山口組「事始め式」激変全容 直系組長17人減る 神戸山口組も「納会」で対抗 (2/2ページ)

2015.12.15


納会を終え、防弾バッグに守られ傘下組事務所を出る神戸山口組の井上邦雄組長(左から3人目)=13日、兵庫県淡路市【拡大】

 納会では新年の指針として「継往開来」が示され、新たに山口組から移籍した直系組長らが紹介された。直系組長には事務所に掲げる井上組長の写真などが配布されたほか、女性コンパニオンを呼んだ宴会も行われ、カラオケで長渕剛や吉幾三らのヒット曲を披露する組長の歌声が事務所外に漏れ伝わっていた。宴会は盛り上がり、約30分間延長されたという。

 捜査関係者は「事始め式は組長に忠誠と団結を誓う山口組の最重要行事だ。神戸山口組は名称や代紋(シンボル)の使用に加え、あえて事始め式と同じ日に納会を開くことで、正統性を主張したのだろう。山口組も新年の指針から生き残りをかける姿勢が感じられる。対立がより激化する恐れがあり、予断を許さない」と話している。

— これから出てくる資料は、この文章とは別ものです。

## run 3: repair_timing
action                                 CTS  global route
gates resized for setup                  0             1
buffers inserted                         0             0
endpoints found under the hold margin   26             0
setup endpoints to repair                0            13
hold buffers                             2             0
===== config.mk =====
export PLATFORM = sky130hd
export DESIGN_NAME = cla_pipe
export DESIGN_NICKNAME = d
export VERILOG_FILES = /design/src/rtl/cla_pipe.sv
export SDC_FILE = /design/constraint.sdc
export NUM_CORES = 1
export LEC_CHECK = 0
export CAP_MARGIN = 20
export CELL_PAD_IN_SITES_DETAIL_PLACEMENT = 1
export CELL_PAD_IN_SITES_GLOBAL_PLACEMENT = 2
export CORE_UTILIZATION = 39
export DETAILED_ROUTE_END_ITERATION = 10
export DONT_BUFFER_PORTS = 1
export PLACE_DENSITY_LB_ADDON = 0.2
export REMOVE_ABC_BUFFERS = 1
export SYNTH_ARGS = -nofsm -noshare
export SYNTH_HDL_FRONTEND = slang
export SYNTH_SLANG_ARGS = --single-unit

===== constraint.sdc =====
create_clock -name clk -period 1.8 [get_ports clk]
set_clock_uncertainty 0.2 [all_clocks]
set_input_delay 0.18 -clock clk [delete_from_list [all_inputs] [get_ports clk]]
set_output_delay 0.18 -clock clk [all_outputs]
set_load 0.005 [all_outputs]

===== src/rtl/cla_pipe.sv =====
// cla_pipe: pipelined carry-lookahead adder/subtractor. One GROUP-bit lookahead
// group is resolved per stage, with the group carry registered between stages.
module cla_pipe #(
  parameter int WIDTH = 16,
  parameter int GROUP = 4
) (
  input  logic             clk,
  input  logic             rst_n,
  input  logic             in_valid,
  output logic             in_ready,
  input  logic [WIDTH-1:0] a,
  input  logic [WIDTH-1:0] b,
  input  logic             cin,
  input  logic             sub,
  output logic             out_valid,
  input  logic             out_ready,
  output logic [WIDTH-1:0] s,
  output logic             cout,
  output logic             ovf
);
  localparam int NSTAGE = WIDTH / GROUP;

  if ((WIDTH % GROUP) != 0) begin : g_width_check
    $error("cla_pipe: WIDTH must be a multiple of GROUP");
  end

  typedef logic [WIDTH-1:0] word_t;

  // Returns {carry out, carry into MSB, sum}; every carry is a flat sum of products.
  function automatic logic [GROUP+1:0] cla_group(
    input logic [GROUP-1:0] x,
    input logic [GROUP-1:0] y,
    input logic             c0
  );
    logic [GROUP-1:0] g;
    logic [GROUP-1:0] p;
    logic [GROUP:0]   c;
    logic             t;
    g    = x & y;
    p    = x ^ y;
    c    = '0;
    c[0] = c0;
    for (int unsigned i = 0; i < GROUP; i++) begin
      t = c0;
      for (int unsigned j = 0; j <= i; j++) t = t & p[j];
      c[i+1] = t;
      for (int unsigned j = 0; j <= i; j++) begin
        t = g[j];
        for (int unsigned m = j + 1; m <= i; m++) t = t & p[m];
        c[i+1] = c[i+1] | t;
      end
    end
    return {c[GROUP], c[GROUP-1], p ^ c[GROUP-1:0]};
  endfunction

  logic             w_en;
  word_t            w_x   [NSTAGE];
  word_t            w_y   [NSTAGE];
  logic             w_ci  [NSTAGE];
  logic             w_vi  [NSTAGE];
  logic [GROUP+1:0] w_grp [NSTAGE];

  word_t            r_sa  [NSTAGE];
  word_t            r_sb  [NSTAGE];
  logic             r_c   [NSTAGE];
  logic             r_v   [NSTAGE];
  logic             r_ovf;

  assign w_en     = !r_v[NSTAGE-1] || out_ready;
  assign in_ready = w_en;

  always_comb begin
    w_x[0]  = a;
    w_y[0]  = sub ? ~b : b;
    w_ci[0] = sub | cin;
    w_vi[0] = in_valid;
    for (int unsigned k = 1; k < NSTAGE; k++) begin
      w_x[k]  = r_sa[k-1];
      w_y[k]  = r_sb[k-1];
      w_ci[k] = r_c[k-1];
      w_vi[k] = r_v[k-1];
    end
    for (int unsigned k = 0; k < NSTAGE; k++) begin
      w_grp[k] = cla_group(w_x[k][GROUP-1:0], w_y[k][GROUP-1:0], w_ci[k]);
    end
  end

  // The A word rotates right one group per stage and each group's sum enters at
  // the top, so the next group is always in the low slot and the final stage
  // holds the complete result in natural bit order.
  always_ff @(posedge clk or negedge rst_n) begin
    if (!rst_n) begin
      for (int unsigned k = 0; k < NSTAGE; k++) begin
        r_v[k]  <= 1'b0;
        r_sa[k] <= '0;
        r_sb[k] <= '0;
        r_c[k]  <= 1'b0;
      end
      r_ovf <= 1'b0;
    end else if (w_en) begin
      for (int unsigned k = 0; k < NSTAGE; k++) begin
        r_v[k] <= w_vi[k];
        if (w_vi[k]) begin
          r_sa[k] <= (w_x[k] >> GROUP) | (word_t'(w_grp[k][GROUP-1:0]) << (WIDTH - GROUP));
          r_sb[k] <= w_y[k] >> GROUP;
          r_c[k]  <= w_grp[k][GROUP+1];
        end
      end
      if (w_vi[NSTAGE-1]) begin
        r_ovf <= w_grp[NSTAGE-1][GROUP+1] ^ w_grp[NSTAGE-1][GROUP];
      end
    end
  end

  assign out_valid = r_v[NSTAGE-1];
  assign s         = r_sa[NSTAGE-1];
  assign cout      = r_c[NSTAGE-1];
  assign ovf       = r_ovf;

endmodule


==> flow_summary.json, run 1 <==
{
  "cap_violations": 0,
  "worst_slack_ns": -0.107,
  "finalMaxSlewViolations": 0,
  "combPwrFrac": 0.387,
  "grt_max_degree": 98,
  "power.share.switching": 0.322,
  "drt-pass1-iter-count": 4,
  "die-height_um": 111,
  "crit_fanout": 3,
  "violations": "negative hold slack, negative setup slack",
  "worstMarginPinSlew_ns": 0.332,
  "syn_area_mm2": 0.00461,
  "start_kind": "flop",
  "use_met2": 0.284,
  "die-area_mm2": 0.0123,
  "syn_inst": 350,
  "rsz0062_at_grt": "true",
  "yosysTopAreaCell": "dfrtp_1",
  "p_int_mw": 6.26,
  "path_clk_slew_ns": 0.07,
  "cts_buffer_depth": 2,
  "globalplace.congestion": 0.709,
  "p_switching_mw": 2.97,
  "cp_num_buf_inv": 0,
  "overflow": 0,
  "synthMostInstantiatedCell": "dfrtp_1",
  "cp_top_family": "adder cells",
  "critPathMaxStageDelay_ns": 0.38,
  "ys_ff_latch": 97,
  "required_ns": 1.86,
  "track_usage": 0.177,
  "yosysUniqueCellTypes": 33,
  "synth_commonest_cells": "97 x dfrtp_1, 51 x mux2_2, 49 x o21ai_0",
  "synth_area_per_cell_um2": 13.2,
  "syn_to_final_growth_pct": 19.4,
  "cp-end-kind": "flop",
  "path_class": "reg2reg",
  "grtUsageMet1": 0.237,
  "rows": 39,
  "busiest_layer": "met2",
  "synth_flop_cell": "dfrtp_1",
  "die_w_um": 111,
  "h-tree-depth": 3,
  "synth_top_area_frac": 0.526,
  "synthArstFlopShare": 1.00,
  "relSlewSlack": 0.778,
  "grt_pass1_vias": 3152,
  "period_share": 1.06,
  "p_seq_frac": 0.409,
  "grtUsageMet3": 0.0443,
  "arrival_ns": 1.97,
  "grt_pass1_wl_um": 16900,
  "status": "complete, but fails checks",
  "ios": 58,
  "synth-seq-area-share": 0.526,
  "portBuffers": 0,
  "antenna_found_initial": 0,
  "finalHoldViolCount": 97,
  "drive_gt1_frac": 0.288,
  "core_area_mm2": 0.0115,
  "start_util": 0.402,
  "timing.hold.ws_ns": -0.668,
  "vias_per_cell": 5.14,
  "leakagePower_nw": 2.51,
  "cts_num_sinks": 97,
  "clk_latency_ns": 0.34,
  "diodes": 0,
  "min_path_type": "in2async",
  "worstPathCellList": "ha_1, ha_2, o211a_1, or3_4, a31oi_1",
  "ir_drop_mv": 0.784,
  "setup_violations": 5,
  "postRouteAntennaNets": 0,
  "fin_nets": 457,
  "drt_wl_total_um": 9710,
  "p_per_area_mw_per_mm2": 1680,
  "clkPwrFrac": 0.204,
  "final_cells": 543,
  "route.detailed.drc": 0,
  "max_freq_mhz": 524,
  "yosysWarnings": 0,
  "cts_root_buffer": "clkbuf_16",
  "cts_made_buffers": 9,
  "period_needed_ns": 1.91,
  "wl_per_cell_um": 17.9,
  "synth_edf_count": 0,
  "vias": 2793,
  "drt_iter0_drc": 79,
  "place_inst": 483,
  "post-dp-hpwl_um": 6530,
  "crit_path_top_delay_cell": "dfrtp_1",
  "synthTopCellsByArea": "dfrtp_1 53%, mux2_2 12%, ha_1 5.4%, o21ai_0 5.3%, mux2_4 3.6%",
  "cts_tree": "built"
}
sequential cells by signal, summed over array words and instances (netlist names):
signal,count
r_v,3
ovf,1
r_c,3
out_valid,1
r_sa,48
s,16
r_sb,24
cout,1
cell usage in the layout, fill, tap and decap left out, types with 3 or more instances in the layout:
| cell | n |
|---|---|
| clkbuf_16 | 9 |
| dfrtp_1 | 97 |
| clkbuf_8 | 4 |
| a21o_1 | 6 |
| nand2_4 | 3 |
| o21ai_0 | 48 |
| o21a_1 | 10 |
| ha_1 | 17 |
| mux2_2 | 51 |
| nor3_1 | 4 |
| o31a_1 | 3 |
| dlygate4sd3_1 | 40 |
| buf_4 | 21 |
| fa_1 | 4 |
| inv_1 | 11 |
| o31ai_1 | 4 |
| mux2_4 | 11 |
| xor2_1 | 6 |
| ha_2 | 3 |
| xnor2_1 | 14 |
| o211a_1 | 4 |
per-stage QoR:
stage          setup slack (ns)  utilization  cell area, um^2  total power [mW]  TNS [ns]
2_1_floorplan           -0.0939            -             4380              6.09    -0.737
3_3_place_gp            -0.0885        0.413             4740              7.01    -0.291
3_5_place_dp             -0.133        0.413             4740              7.18    -0.651
4_1_cts                  -0.131        0.475             5450              9.27    -0.422
5_1_grt                  -0.152        0.480             5510              9.97    -0.684
6_report                 -0.107        0.480             5510              9.23    -0.290
path summary, 6_finish.rpt:
check / startpoint / to / slack, ns / depth (start not counted)
min in group clk: b[0] / r_sa[60]$_DFFE_PN0P_ / 0.05 / 4
min reg2reg: r_sb[55]$_DFFE_PN0P_ / r_sb[35]$_DFFE_PN0P_ / 0.30 / 1
min: rst_n / s[12]$_DFFE_PN0P_ / -0.67 / 0
max reg2reg: r_sb[16]$_DFFE_PN0P_ / ovf$_DFFE_PN0P_ / -0.11 / 5
max in group asynchronous: rst_n / r_sa[44]$_DFFE_PN0P_ / 1.91 / 0
max: r_sb[16]$_DFFE_PN0P_ / ovf$_DFFE_PN0P_ / -0.11 / 5
power by group through the flow:
stage / sequential [mW] / combinational (mW) / clock, mW
after detailed placement: 3.83 / 3.35 / 0
after global placement: 3.79 / 3.22 / 0
after CTS: 3.80 / 3.53 / 1.94
after global routing: 3.92 / 4.01 / 2.04
after floorplan: 3.62 / 2.47 / 0
final: 3.78 / 3.58 / 1.88
kinds of logic (layout without fill, tap and decap cells):
kind of cell / Yosys count / after routing / synth area share
XOR/XNOR: 20 / 20 / 0.0380
AND/OR/NAND/NOR: 20 / 20 / 0.0274
AO/OA/AOI/OAI: 85 / 85 / 0.115
flip-flops: 97 / 97 / 0.526
multiplexers: 62 / 62 / 0.160
adder cells (fa/ha/maj): 24 / 24 / 0.0716
buffers and inverters: 42 / 92 / 0.0610
final cells by class:
class,count,area (um^2)
sequential,97,2430
tap,143,179
inverter,12,52.6
timing repair buffer,64,611
clock buffer,14,284
clock inverter,2,10.0
fill,1166,5960
multi-input combinational,211,1940
worst reg2reg max path, delay by kind of cell, from the launching register on:
family,cells,cell delay (ns)
AOI/OAI and AO/OA,2,0.39
adders and majority gates,2,0.50
DFF,1,0.38
and+or+nand+nor,1,0.36
layer usage:
metal / routed length [um] / vias to the layer above
li1: - / 1322
met1: 4600 / 1426
met2: 4700 / 39
met3: 312 / 6
met4: 95 / 0
met5: 0 / -
repair_timing:
item	CTS	global route
gates resized for setup	5	7
pin swaps	12	3
hold endpoints to repair	127	98
setup endpoints to repair	9	29
cloned	0	0
hold buffers	40	1
setup buffers	0	3
Power figures use the tool's default switching activity.
==> inputs of run 2 (changes only) <==
- GPL_TIMING_DRIVEN: unset -> 0
==> run 2 against run 1 <==
  * The flow still finishes with violations (negative hold slack, negative setup slack)
  * Non-clock buffer count down 9
  * Clock-buffer cell count down 3
  * First-iteration DRC count increased by 44%
  * Wire length increased by 6.2%
  * Worst hold slack hardly changed
  * Critical path depth is the same
  * Flip-flop and latch count stayed put
  * Total power rose by 1.7%
  * Combinational power increased by 2%
  * Clock power hardly changed
  * Largest cell class unchanged
  * Die area unchanged
==> flow_summary.json, run 2 (synthesized netlist as in run 1, its figures left out) <==
{
  "die_w_um": 111,
  "vias_per_cell": 5.24,
  "core_area_mm2": 0.0115,
  "path_class": "reg2reg",
  "start_kind": "flop",
  "portBuffers": 0,
  "fin_nets": 450,
  "ios": 58,
  "crit_fanout": 2,
  "pre_cts_ws_ns": -0.578,
  "setup_tns_ns": -0.234,
  "multi_input_area_mm2": 0.00207,
  "antenna_found_initial": 0,
  "grt_pass1_wl_um": 17000,
  "timing.hold.ws_ns": -0.668,
  "period_share": 1.05,
  "postRouteAntennaNets": 0,
  "regMostFlops": "r_sa",
  "cts_buffer_depth": 2,
  "required_ns": 1.83,
  "seqCellArea_mm2": 0.00243,
  "drt_wl_total_um": 10300,
  "max_freq_mhz": 530,
  "ir_drop_mv": 0.698,
  "drive_gt1_frac": 0.279,
  "worstPathCellList": "ha_1, ha_2, o21a_1, or3_1, a41o_1",
  "rsz0062_at_grt": "true",
  "violations": "negative hold slack, negative setup slack",
  "path_clk_slew_ns": 0.06,
  "largest_reg_flops": 48,
  "grt_max_degree": 98,
  "drt-pass1-iter-count": 4,
  "cap_violations": 0,
  "finalMaxSlewViolations": 0,
  "cts_num_sinks": 97,
  "final_cell_mix": "97 x dfrtp_1, 49 x o21ai_0, 45 x mux2_2",
  "vias": 2798,
  "overflow": 0,
  "track_usage": 0.182,
  "diodes": 0,
  "final_common_cell": "dfrtp_1",
  "clk_latency_ns": 0.35,
  "fin_util": 0.484,
  "crit_path_top_delay_cell": "dfrtp_1",
  "cts_root_buffer": "clkbuf_16",
  "leakagePower_nw": 2.48,
  "relSlewSlack": 0.602,
  "min_path_type": "in2async",
  "route.detailed.drc": 0,
  "status": "complete, but fails checks",
  "cts_made_buffers": 9,
  "cts_tree": "built",
  "drt_iter0_drc": 114,
  "fillerInstances": 1144,
  "worstMarginPinSlew_ns": 0.597,
  "wl_per_cell_um": 19.3,
  "arrival_ns": 1.92,
  "period_needed_ns": 1.89,
  "syn_to_final_growth_pct": 20.4,
  "start_util": 0.402,
  "critPathMaxStageDelay_ns": 0.38,
  "worst_slack_ns": -0.0854,
  "cp-end-kind": "flop",
  "die-height_um": 111,
  "h-tree-depth": 3,
  "globalplace.congestion": 0.728,
  "total_power_mw": 9.39,
  "rows": 39,
  "cp_num_buf_inv": 0,
  "grt_pass1_vias": 3129,
  "die-area_mm2": 0.0123,
  "finalHoldViolCount": 97,
  "post-dp-hpwl_um": 5930,
  "cp_top_family": "adder cells",
  "p_per_area_mw_per_mm2": 1690,
  "setup_violations": 6
}
[run 2: cell count changes in the layout (fill, tap and decap cells not counted), sizes merged]
cell,delta
clkbuf,-3
clkinv,-1
clkinvlp,+1
nand2,+1
dlymetal6s4s,-1
dlygate4sd3,+2
nor2b,+1
buf,-10
bufinv,+1
[run 2: stage by stage]
step                instances  cell area (um^2)
floorplan                 320              4380
global placement          463              4560
detailed placement        464              4570
CTS                       529              5410
global route              534              5550
finish                    534              5550
[run 2: area by class of cell]
class,count,area share
flip-flops and latches,97,0.437
multi-input cells,213,0.374
repair buffers,55,0.0960
clock buffers,11,0.0437
well taps,143,0.0322
inverters,12,0.00947
clock inverters,3,0.00766
[run 2: where the power goes]
| group | total [mW] | switching, mW | leakage, nW | internal, mW |
|---|---|---|---|---|
| sequential | 3.85 | 0.683 | 1.17 | 3.16 |
| combinational | 3.65 | 1.62 | 1.17 | 2.03 |
| clock | 1.89 | 0.793 | 0.137 | 1.10 |
| total | 9.39 | 3.10 | 2.48 | 6.29 |
[run 2: final timing paths]
kind	start	end	slack [ns]	cells after the start
setup / recovery	r_sb[32]$_DFFE_PN0P_	r_sa[30]$_DFFE_PN0P_	-0.09	5
hold / removal	rst_n	r_sa[18]$_DFFE_PN0P_	-0.67	0
setup reg to reg	r_sb[32]$_DFFE_PN0P_	r_sa[30]$_DFFE_PN0P_	-0.09	5
hold reg to reg	r_sa[40]$_DFFE_PN0P_	r_sa[40]$_DFFE_PN0P_	0.30	1
max in group asynchronous	rst_n	r_sa[20]$_DFFE_PN0P_	1.94	0
min in group clk	a[1]	r_sa[61]$_DFFE_PN0P_	0.04	3
[run 2: routing by layer]
layer  global-route usage  part of all wire  wire, um  up-vias
li1                     -                 -         -     1311
met1                0.235              0.46      4760     1429
met2                0.301              0.49      5080       46
met3               0.0334             0.027       275       12
met4               0.0782             0.018       190        0
met5                    0                 0         0        -
[run 2: timing repair]
item	CTS	global route
cloned	1	1
setup buffers	10	2
hold endpoints to repair	127	104
setup endpoints to repair	97	47
hold buffers	40	2
pin swaps	12	10
resized for setup	17	13
==> inputs of run 3 (changes only) <==
- CORE_UTILIZATION: 39 -> 30
==> run 3 against run 2 <==
  * Die area is 29% higher
  * Register-to-register slack better by 0.02 ns
  * Total power rose by 1.3%
  * The run still ends with negative hold slack, negative setup slack left
  * Critical path depth did not move
  * Global-route usage down 4.5 points
  * Fmax rose by 0.84%
  * Clock-buffer cell count decreased by 2
  * Sequential power barely moved
  * Core utilization fell by 11 points
==> flow_summary.json, run 3 (synthesized netlist as in run 1, its figures left out) <==
{
  "p_int_mw": 6.47,
  "overflow": 0,
  "leakagePower_nw": 2.45,
  "rsz0062_at_grt": "true",
  "r2r_start": "r_sb[16]$_DFFE_PN0P_",
  "portBuffers": 0,
  "drive_gt1_frac": 0.280,
  "p_per_area_mw_per_mm2": 1710,
  "grt_max_degree": 98,
  "r2r-end": "ovf$_DFFE_PN0P_",
  "cts_root_buffer": "clkbuf_16",
  "ir_drop_mv": 0.541,
  "crit_fanout": 4,
  "grt_pass1_vias": 2984,
  "hold_buffers": 40,
  "cap_violations": 0,
  "place_inst": 505,
  "required_ns": 1.87,
  "drt-pass1-iter-count": 4,
  "ios": 58,
  "period_needed_ns": 1.87,
  "vias": 2753,
  "start_kind": "flop",
  "reg2reg_depth": 5,
  "total_power_mw": 9.51,
  "cts_made_buffers": 9,
  "path_clk_slew_ns": 0.07,
  "drt_iter0_drc": 97,
  "power.share.switching": 0.320,
  "regMostFlops": "r_sa",
  "cp_num_buf_inv": 0,
  "max_freq_mhz": 535,
  "p_switching_mw": 3.04,
  "fin_nets": 446,
  "critPathMaxStageDelay_ns": 0.41,
  "cts_num_sinks": 97,
  "seqCellArea_mm2": 0.00243,
  "route.detailed.drc": 0,
  "die_w_um": 126,
  "cts_tree": "built",
  "setup_violations": 5,
  "globalplace.congestion": 0.710,
  "clk_latency_ns": 0.34,
  "worstMarginPinSlew_ns": 0.730,
  "fillerInstances": 1551,
  "final_common_cell": "dfrtp_1",
  "cts_buffer_depth": 2,
  "postRouteAntennaNets": 0,
  "crit_path_top_delay_cell": "dfrtp_1",
  "start_util": 0.313,
  "track_usage": 0.138,
  "cp-end-kind": "flop",
  "combPwrFrac": 0.365,
  "finalMaxSlewViolations": 0,
  "final_cell_mix": "96 x dfrtp_1, 51 x mux2_2, 49 x o21ai_0",
  "violations": "negative hold slack, negative setup slack",
  "cpMostUsedCell": "ha_4",
  "final_cells": 573,
  "worst_slack_ns": -0.0697,
  "antenna_found_initial": 0,
  "status": "complete, but fails checks",
  "grt_pass1_wl_um": 16500,
  "relSlewSlack": 0.511,
  "p_seq_frac": 0.403,
  "die-area_mm2": 0.0159,
  "core_area_mm2": 0.0148,
  "post-dp-hpwl_um": 6170,
  "worstPathCellList": "ha_4, ha_4, o211a_4, or3_1, a31oi_1",
  "largest_reg_flops": 48,
  "period_share": 1.04,
  "diodes": 0,
  "ff2ff_setup_slack_ns": -0.07,
  "h-tree-depth": 3,
  "multi_input_area_mm2": 0.00201,
  "clkPwrFrac": 0.232,
  "cp_top_family": "adder cells",
  "min_path_type": "in2async",
  "timing.hold.ws_ns": -0.670,
  "finalHoldViolCount": 97,
  "pre_cts_ws_ns": -0.595,
  "vias_per_cell": 4.80,
  "arrival_ns": 1.94,
  "rows": 44,
  "drt_wl_total_um": 9980,
  "syn_to_final_growth_pct": 20.7,
  "path_class": "reg2reg",
  "wl_per_cell_um": 17.4,
  "die-height_um": 126
}
[run 3: worst register-to-register path: stages (launching register included)]
cell	delay, ns
dfrtp_1	0.41
ha_4	0.26
ha_4	0.16
o211a_4	0.26
or3_1	0.34
a31oi_1	0.16
[run 3: area by class of cell]
| type | instances | share of cell area |
|---|---|---|
| clock buffer | 9 | 0.0405 |
| clock inverter | 7 | 0.0214 |
| inverter | 12 | 0.00944 |
| multi-input combinational | 212 | 0.362 |
| sequential | 97 | 0.436 |
| tap | 184 | 0.0414 |
| timing repair buffer | 52 | 0.0895 |
[run 3: timing repair]
item                                   in CTS  in global routing
setup endpoints to repair                  97                 36
pin swaps                                  15                  7
gates resized for setup                     8                 10
endpoints found under the hold margin     127                 97
cloned                                      1                  0
buffers inserted                            9                  2
[run 3: power groups by stage]
stage          Combinational [mW]  Sequential (mW)  Clock (mW)
5_1_grt                      3.88             4.00        2.37
4_1_cts                      3.35             3.84        2.27
2_1_floorplan                2.47             3.62           0
6_report                     3.47             3.84        2.20
3_5_place_dp                 3.04             3.89           0
3_3_place_gp                 2.94             3.85           0
[run 3: worst max-delay path by stage]
stage,startpoint,endpoint,cells past startpoint
after CTS,r_sb[16]$_DFFE_PN0P_,ovf$_DFFE_PN0P_,5
after detailed placement,out_valid$_DFFE_PN0N_,r_sa[36]$_DFFE_PN0P_,4
final,r_sb[16]$_DFFE_PN0P_,ovf$_DFFE_PN0P_,5
after floorplan,r_sa[48]$_DFFE_PN0P_,r_sa[46]$_DFFE_PN0P_,5
after global routing,r_sa[32]$_DFFE_PN0P_,r_sa[30]$_DFFE_PN0P_,5
after global placement,out_valid$_DFFE_PN0N_,r_sa[56]$_DFFE_PN0P_,3
[run 3: stage by stage]
| step | cell area, um^2 | utilization | setup TNS (ns) |
|---|---|---|---|
| after global placement | 4610 | 0.313 | -43.83 |
| after CTS | 5480 | 0.371 | -0.358 |
| final | 5570 | 0.377 | -0.236 |
| after global routing | 5570 | 0.377 | -0.593 |
| after floorplan | 4380 | - | -0.737 |
| after detailed placement | 4620 | 0.313 | -43.15 |
[run 3: layer usage]
| layer | share of wire | vias up | GRT usage |
|---|---|---|---|
| li1 | - | 1296 | - |
| met1 | 0.47 | 1403 | 0.180 |
| met2 | 0.47 | 43 | 0.219 |
| met3 | 0.034 | 11 | 0.0276 |
| met4 | 0.019 | 0 | 0.0659 |
| met5 | 0 | - | 0 |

 警察当局によると、山口組は分裂時に72人いた直系組長が55人まで減った。一方の神戸山口組は、山口組で分裂前に処分された元組長らも取り込み、結成時から7人増の20人(井上組長を除く)になっている。

 ■「有意拓道」と「継往開来」

 山口組が新年の指針として示した「有意拓道」は故事成語としての出典は不明で、造語とみられる。山口組は「道なき道を柔軟に切り拓く」と解釈している。英語には米国第16代大統領のリンカーンが演説で用いた「Where there is a will, there is a way.」(意志あるところに道は拓ける)ということわざがあり、プロゴルファーの宮里藍(30)が座右の銘としている。

 神戸山口組の「継往開来」は、中国の王朝「南宋」(1127〜1279年)の時代に儒教の新たな学問体系「朱子学」を生んだ朱熹(しゅき)が残したとされる言葉。「先人の事業を受け継ぎ、発展させながら未来を切り開く」という意味で、組織の正統性を主張する側面も読み取れる。